Llamadme Ismael. Hace unos años -no importa cuánto tiempo exactamente-, con muy poco o ningún dinero en el bolsillo, y sin nada en tierra que me interesara, creí que podría ir a navegar por ahí y ver la parte acuática del mundo. Es mi modo de ahuyentar la melancolía y regular la circulación. Cada vez que me sorprendo con una expresión de tristeza en la boca que va en aumento; cada vez que un húmedo noviembre de lloviznas anida en mi alma; cada vez que me descubro deteniéndome involuntariamene ante las tiendas de ataúdes y siguiendo cualquier funeral con que me encuentro; y especialmente si la
hipocondria me domina de tal modo que hace falta un sólido principio
moral para no salir  a la calle  a derribar
metódicamente los sombreros de los transeúntes, entonces, comprendo que ha llegado la hora de hacerme a la mar cuanto antes. Este es mi sustituto para la pistola y la bala. Con una floritura filosófica, Catón se arroja sobre su espada; calladamente, yo me subo a un barco. En esto no hay
nada sorprendente. Aún sin saberlo, cualquier hombre que se precie, en alguna que otra ocasión, abrigaría sentimientos muy parecidos a los míos respecto al océano.
Quizás el más bonito inicio de un libro jamás escrito. Sí, pues el fragmento que acaban de leer corresponde al primer capítulo de Moby Dick, mi libro preferido de todos los tiempos. Creo que nuestra filosofía de vida queda recogida entre esas páginas, pues cada capítulo de esta excelsa obra es un fino estudio del hombre como tal y su condición. Es una maravilla de muchas facetas que puede interpretarse de muy diversas formas, tal es su complejidad y profundidad. Especialmente brillantes resultan algunas disgresiones que introduce el autor, ya sea sobre cetología o religión. Pero lo que verdaderamente me fascina es la perenne sensación de fatalidad inminente, misterio y terror que permea algunos pasajes brillantes. Pareciera que el Pequod, al mando de Ahab, si cabe uno de los personajes literarios más perfectamente descrito, fuera ya desde antes de echarse a la mar un enorme feretro enjaezado cual caballería -de jinete pálido cuyo nombre es Muerte- de velas, jarcias y estachas. Imaginen este gigantesco ataud surcando la más grande tumba de la Humanidad en pos de un demonio de color blanco. Pues, ¿no son los océanos enormes tumbas acuáticas que custodian muertos por millares? Sí, y en el mar acabamos nuestra vida, regresando a sus aguas. Decía yo que vivir es un eterno regreso a casa, y la única casa de todo hombre es la Muerte, porque es la única e implacable certeza que nos regala nuestra existencia. Antes o después volvemos a la mar, y sobre nuestros huesos blanqueados navegará el Pequod. ¿No somos nosotros, entonces, Moby Dick?, ¿ no es Moby Dick la Muerte que vive en una inmesa tumba de agua? Claro que sí…

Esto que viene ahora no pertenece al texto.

## config.mk

```make
export PLATFORM = sky130hd
export DESIGN_NAME = leg_solver_flat
export DESIGN_NICKNAME = d
export VERILOG_FILES = /design/src/rtl/leg_solver_pkg.sv /design/src/rtl/leg_solver_if.sv /design/src/rtl/leg_solver_isqrt_iter.sv /design/src/rtl/leg_solver.sv /design/src/flat_wrapper.sv
export SDC_FILE = /design/constraint.sdc
export NUM_CORES = 1
export LEC_CHECK = 0
export CAP_MARGIN = 20
export CORE_MARGIN = 2
export CORE_UTILIZATION = 45
export CTS_CLUSTER_DIAMETER = 120
export DETAILED_ROUTE_END_ITERATION = 12
export HOLD_SLACK_MARGIN = 0.1
export MAX_ROUTING_LAYER = met4
export PLACE_DENSITY_LB_ADDON = 0.2
export REMOVE_ABC_BUFFERS = 1
export SYNTH_ARGS = -nofsm -noshare
export SYNTH_HDL_FRONTEND = slang
export SYNTH_SLANG_ARGS = --single-unit
```

## constraint.sdc

```tcl
create_clock -name clk -period 11.9 [get_ports clk]
set_input_delay 1.785 -clock clk [delete_from_list [all_inputs] [get_ports clk]]
set_output_delay 1.785 -clock clk [all_outputs]
set_load 0.1 [all_outputs]
```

Por todo ello, esta novela es una de las obras cumbre de la literatura universal. Una vez que la lees, es imposible olvidarla. Yo la releo cada año en verano y especialmente cuando siento el impulso de lanzarme a la calle a golpear sistemáticamente los sombreros de los transeúntes; cuando un noviembre lluvioso y húmedo anida en mi alma… Cada vez me cuesta más darle sentido a todo.

Domine, Iesu Christe, Rex gloriæ, libera animas omnium fidelium defunctorum de poenis inferni et de profundo lacu.

El pasado vuelve a buscarnos, desde el Abismo. Y la memoria nos rescata maravillosamente de lo vivido para ver lo que está por venir. Vivimos lo que hemos visto ayer.

Miren que curioso homenaje, porque supongo… estoy seguro, es un bonito homenaje. A la izquierda Barrowmaze y a la derecha La Ciudad Perdida. Más de veinte años los separan. Y todo vuelve a empezar. Preciosa coincidencia y homenaje sentido.